▶ [WORK INSTRUCTION]:
Where a line of the records holds the string "constraint", copy that line.

▶ [DATA FOR REVIEW]:
**src/rtl/sram_mp_ctrl.sv**
```systemverilog
// Multi-port controller for an external asynchronous SRAM.
// Round-robin arbitration across NPORTS requesters, one access at a time.
// SETUP / STROBE / DONE sequencing with configurable read and write wait states.
// Every pad-facing output and status output comes straight from a flop.
module sram_mp_ctrl #(
  parameter int unsigned ADDR_W  = 18,
  parameter int unsigned DATA_W  = 8,
  parameter int unsigned NPORTS  = 2,
  parameter int unsigned RD_WAIT = 1,
  parameter int unsigned WR_WAIT = 1
) (
  input  logic                     clk,
  input  logic                     reset_b,
  input  logic [NPORTS-1:0]        req,
  input  logic [NPORTS-1:0]        we,
  input  logic [NPORTS*ADDR_W-1:0] addr,
  input  logic [NPORTS*DATA_W-1:0] wdata,
  output logic [NPORTS-1:0]        ack,
  output logic [DATA_W-1:0]        rdata,
  output logic                     busy,
  output logic                     ram_cs_b,
  output logic                     ram_oe_b,
  output logic                     ram_we_b,
  output logic [ADDR_W-1:0]        ram_adr,
  output logic [DATA_W-1:0]        ram_dat_out,
  output logic                     ram_dat_oe,
  input  logic [DATA_W-1:0]        ram_dat_in
);

  localparam int unsigned PTR_W = (NPORTS > 1) ? $clog2(NPORTS) : 1;
  localparam int unsigned CNT_W = 4;

  typedef enum logic [1:0] {
    S_IDLE   = 2'd0,
    S_SETUP  = 2'd1,
    S_STROBE = 2'd2,
    S_DONE   = 2'd3
  } state_t;

  state_t           state_q, state_d;
  logic [CNT_W-1:0] cnt_q, cnt_d;
  logic             op_we_q, op_we_d;
  logic [PTR_W-1:0] gnt_q, gnt_d;
  logic [PTR_W-1:0] last_q;

  logic [PTR_W-1:0] gnt_c;
  logic [PTR_W-1:0] idx_c;
  logic             any_c;

  logic [NPORTS-1:0] ack_d;
  logic [DATA_W-1:0] rdata_d;
  logic              busy_d;
  logic              cs_b_d;
  logic              oe_b_d;
  logic              we_b_d;
  logic [ADDR_W-1:0] adr_d;
  logic [DATA_W-1:0] dout_d;
  logic              doe_d;
  logic              grant_c;
  logic              finish_c;

  // Round-robin search: first requesting port starting after the last grant
  always_comb begin
    any_c = 1'b0;
    gnt_c = '0;
    idx_c = '0;
    for (int unsigned i = 0; i < NPORTS; i++) begin
      idx_c = PTR_W'((32'(last_q) + 32'd1 + i) % NPORTS);
      if (!any_c && req[idx_c]) begin
        any_c = 1'b1;
        gnt_c = idx_c;
      end
    end
  end

  assign grant_c  = (state_q == S_IDLE) && any_c;
  assign finish_c = (state_q == S_STROBE) && (cnt_q == '0);

  // State, wait counter, latched operation and round-robin pointer
  always_ff @(posedge clk or negedge reset_b) begin
    if (!reset_b) begin
      state_q <= S_IDLE;
      cnt_q   <= '0;
      op_we_q <= 1'b0;
      gnt_q   <= '0;
      last_q  <= PTR_W'(NPORTS - 1);
    end else begin
      state_q <= state_d;
      cnt_q   <= cnt_d;
      op_we_q <= op_we_d;
      gnt_q   <= gnt_d;
      if (grant_c) begin
        last_q <= gnt_c;
      end
    end
  end

  // Next state, strobe-length countdown and grant capture
  always_comb begin
    state_d = state_q;
    cnt_d   = cnt_q;
    op_we_d = op_we_q;
    gnt_d   = gnt_q;
    unique case (state_q)
      S_IDLE: begin
        if (any_c) begin
          state_d = S_SETUP;
          gnt_d   = gnt_c;
          op_we_d = we[gnt_c];
        end
      end
      S_SETUP: begin
        state_d = S_STROBE;
        cnt_d   = op_we_q ? CNT_W'(WR_WAIT) : CNT_W'(RD_WAIT);
      end
      S_STROBE: begin
        if (cnt_q == '0) begin
          state_d = S_DONE;
        end else begin
          cnt_d = cnt_q - CNT_W'(1);
        end
      end
      S_DONE: begin
        state_d = S_IDLE;
      end
      default: begin
        state_d = S_IDLE;
      end
    endcase
  end

  // Output values for the coming cycle, derived from the next state
  always_comb begin
    cs_b_d  = (state_d == S_IDLE);
    oe_b_d  = !((state_d == S_STROBE) && !op_we_d);
    we_b_d  = !((state_d == S_STROBE) && op_we_d);
    doe_d   = op_we_d && (state_d != S_IDLE);
    busy_d  = (state_d != S_IDLE);
    ack_d   = '0;
    rdata_d = rdata;
    adr_d   = ram_adr;
    dout_d  = ram_dat_out;
    if (grant_c) begin
      adr_d  = addr[32'(gnt_c) * ADDR_W +: ADDR_W];
      dout_d = wdata[32'(gnt_c) * DATA_W +: DATA_W];
    end
    if (finish_c) begin
      ack_d[gnt_q] = 1'b1;
      if (!op_we_q) begin
        rdata_d = ram_dat_in;
      end
    end
  end

  // Output registers; reset releases every strobe at once
  always_ff @(posedge clk or negedge reset_b) begin
    if (!reset_b) begin
      ack         <= '0;
      rdata       <= '0;
      busy        <= 1'b0;
      ram_cs_b    <= 1'b1;
      ram_oe_b    <= 1'b1;
      ram_we_b    <= 1'b1;
      ram_adr     <= '0;
      ram_dat_out <= '0;
      ram_dat_oe  <= 1'b0;
    end else begin
      ack         <= ack_d;
      rdata       <= rdata_d;
      busy        <= busy_d;
      ram_cs_b    <= cs_b_d;
      ram_oe_b    <= oe_b_d;
      ram_we_b    <= we_b_d;
      ram_adr     <= adr_d;
      ram_dat_out <= dout_d;
      ram_dat_oe  <= doe_d;
    end
  end

endmodule

```
**config.mk**
```make
export PLATFORM = sky130hd
export DESIGN_NAME = sram_mp_ctrl
export DESIGN_NICKNAME = d
export VERILOG_FILES = /design/src/rtl/sram_mp_ctrl.sv
export SDC_FILE = /design/constraint.sdc
export NUM_CORES = 1
export LEC_CHECK = 0
export ABC_AREA = 1
export BUFFER_PORTS_ARGS = -buffer_cell sky130_fd_sc_hd__buf_2
export CORE_AREA = 2 2 93 95
export CTS_CLUSTER_DIAMETER = 120
export DETAILED_ROUTE_END_ITERATION = 16
export DIE_AREA = 0 0 95 97
export MAX_ROUTING_LAYER = met4
export SLEW_MARGIN = 30
export SYNTH_ARGS = -nofsm -noshare
export SYNTH_HDL_FRONTEND = slang
export SYNTH_SLANG_ARGS = --single-unit
```
**constraint.sdc**
```tcl
create_clock -name clk -period 1.75 [get_ports clk]
set_clock_uncertainty 0.05 [all_clocks]
set_input_delay 0.0875 -clock clk [delete_from_list [all_inputs] [get_ports clk]]
set_output_delay 0.0875 -clock clk [all_outputs]
set_load 0.02 [all_outputs]
```
==> metrics.txt <==
Routed WL 5.882 mm; synth top area cells dfrtp_1, nand2_1, o211ai_1, or2_2, dfstp_2; die width 95 um; Seq cells post-synth 50; GRT met3 Usage 2.259%; most frequent cells in the layout buf_2, nand2_1, dfrtp_1; worst relative slew slack 65.30%; cts repair resizes 0; fin nets 478; routed vias/inst 4.180; Layout Area Growth over Synthesis 47.20%; Final Power 5700 uW; CP endpoint kind flip-flop; crit-path max FO 16; post-layout min period 1.585 ns; syn nets 333; GRT overflow 0; largest net degree at the start of global routing 30; DRT antenna net count 0; Clk Latency, worst-skew pair 0.30 ns; PD cells 1620 nW/um^2; most common cell after layout, fill and taps aside buf_2; Clock transition at path regs 0.09 ns; initial antenna violation count 0; RSZ-0062 raised after global routing no; Netlist cell types 25; Initial Util 29.40%; Leakage 0.001865 uW; worst setup path class flip-flop to flip-flop; CTS Buf Count 5; sink count of the clock tree 50; Ports 107; leading area contributor after synthesis dfrtp_1; share of the synthesized area in the top cell type 48.14%; Cells after Synth 261; drt drc 0; routed via count 2,140; drt wl/cell 11.49 um; pre-CTS setup slack 0.1795 ns; first-pass GRT wire length 9.942 mm; Post-CTS Setup Inserts 0; Yosys warnings 0; syn avg cell area 9.161 sq um; Bufs on Longest Clock Path 2; post-synthesis sequential area ratio 52.54%; Diodes inserted 0; PortBufs 106; final worst path period share 90.56%; Core ar. 8134 sq um; worst hold path class input pin to flip-flop; H-tree depth 2; Iter 0 DRT Violations 57; Pre-antenna DRT Iters 4; met2 usage 23.95%; Startpoint Class flip-flop; Data arrival, critical path 1.73 ns; status complete, no violations; Post-Syn Area 2391 sq um; met1 GRT Util 16.53%; area of the multi-input gates 970.9 sq um; final instance area 3520 sq um; final worst setup slack 0.1652 ns; Setup violations, final 0; worst path required time 1.89 ns; TritonCTS clock tree yes; layout cells sized above 1 41.52%; Final HPWL DP 4.263 mm; Post-DP Area 3055 sq um; FILL cells 793; row count 33; Slew Limit Fails 0; die footprint 9215 sq um; cts hold-fix bufs 35; MaxCap Viol Count 0; Die Height 97 um; actual slew at the worst max-slew pin 0.5205 ns; maximum vdd ir drop 593.7 uV; Fmax 0.6310 GHz; Final GP Congestion 0.7325; setup TNS 0 ns; FF/Latch Area 1256 sq um; CTS Root Cell clkbuf_8; fin util 43.27%; gr usage total 13.79%; grt peak-use layer met2; Hold Vio Cnt, Final 0; vias in the first global route 2,189
synth_stat cells, drive strengths merged:
cell type and instances:
o21bai 1, nor2 7, nand3 6, ha 6, o22ai 1, nand4 3, or2 28, o21ai 14
clkbuf 5, xor2 1, dfstp 4, o211ai 26, inv 25, dfrtp 46, buf 6, nand2 82
cells by family after synthesis:
family	after synthesis	synth area share, %
XOR/XNOR	1	0.3664
AO/OA/AOI/OAI	42	12.93
AND/OR/NAND/NOR	126	24.07
adder cells (fa/ha/maj)	6	3.140
buffers and inverters	36	6.960
flip-flops	50	52.54
final timing paths:
path	slack (ns)	start	endpoint	cells after the start
setup / recovery	0.17	state_q[0]	rdata[4]	7
hold / removal	0.06	wdata[9]	ram_dat_out[1]	4
setup reg to reg	0.17	state_q[0]	rdata[4]	7
hold reg to reg	0.38	gnt_q	ack[0]	1
max in group asynchronous	0.82	reset_b	ram_oe_b	3
min in group asynchronous	0.23	reset_b	cnt_q[2]	2
sequential cells by signal, indices dropped and copies added (netlist names):
| name | flops |
|---|---|
| gnt_q | 1 |
| ram_adr | 18 |
| ram_cs_b | 1 |
| op_we_q | 1 |
| ack | 2 |
| ram_oe_b | 1 |
| cnt_q | 4 |
| last_q | 1 |
| state_q | 2 |
| ram_dat_out | 8 |
| busy | 1 |
| ram_dat_oe | 1 |
| rdata | 8 |
| ram_we_b | 1 |
metal layers:
layer / share of wire [%] / up-vias / wire length (um)
met5: 0 / - / 0
met4: 0 / 0 / 0
met3: 5.2 / 0 / 304
met2: 50 / 72 / 2969
met1: 44 / 942 / 2608
li1: - / 1126 / -
report_power, final:
part / total, uW / switching [uW] / internal (uW)
Sequential: 2030 / 287 / 1740
Clock: 803 / 378 / 425
Combinational: 2870 / 1800 / 1070
worst max-delay path: stages (launching register included):
cell	delay (ns)
dfrtp_1	0.40
inv_1	0.11
ha_1	0.23
nand3_2	0.12
or2_1	0.22
buf_4	0.20
nand2_1	0.10
o21ai_2	0.05
metrics by stage:
step / hold slack [ns] / std cells
global placement: 0.04513 / 469
floorplan: -0.2581 / 261
CTS: 0.05090 / 512
detailed placement: 0.04351 / 469
global route: 0.06155 / 512
finish: 0.06309 / 512
layout make-up:
class	instances	area share (%)
inverters	25	2.666
clock inverters	3	1.280
repair buffers	149	27.09
clock buffers	5	1.955
well taps	105	3.733
multi-input cells	175	27.59
flip-flops and latches	50	35.69
Power figures use the tool's default switching activity.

▶ [SOLUTION TO THE PROBLEM]:
export SDC_FILE = /design/constraint.sdc
**constraint.sdc**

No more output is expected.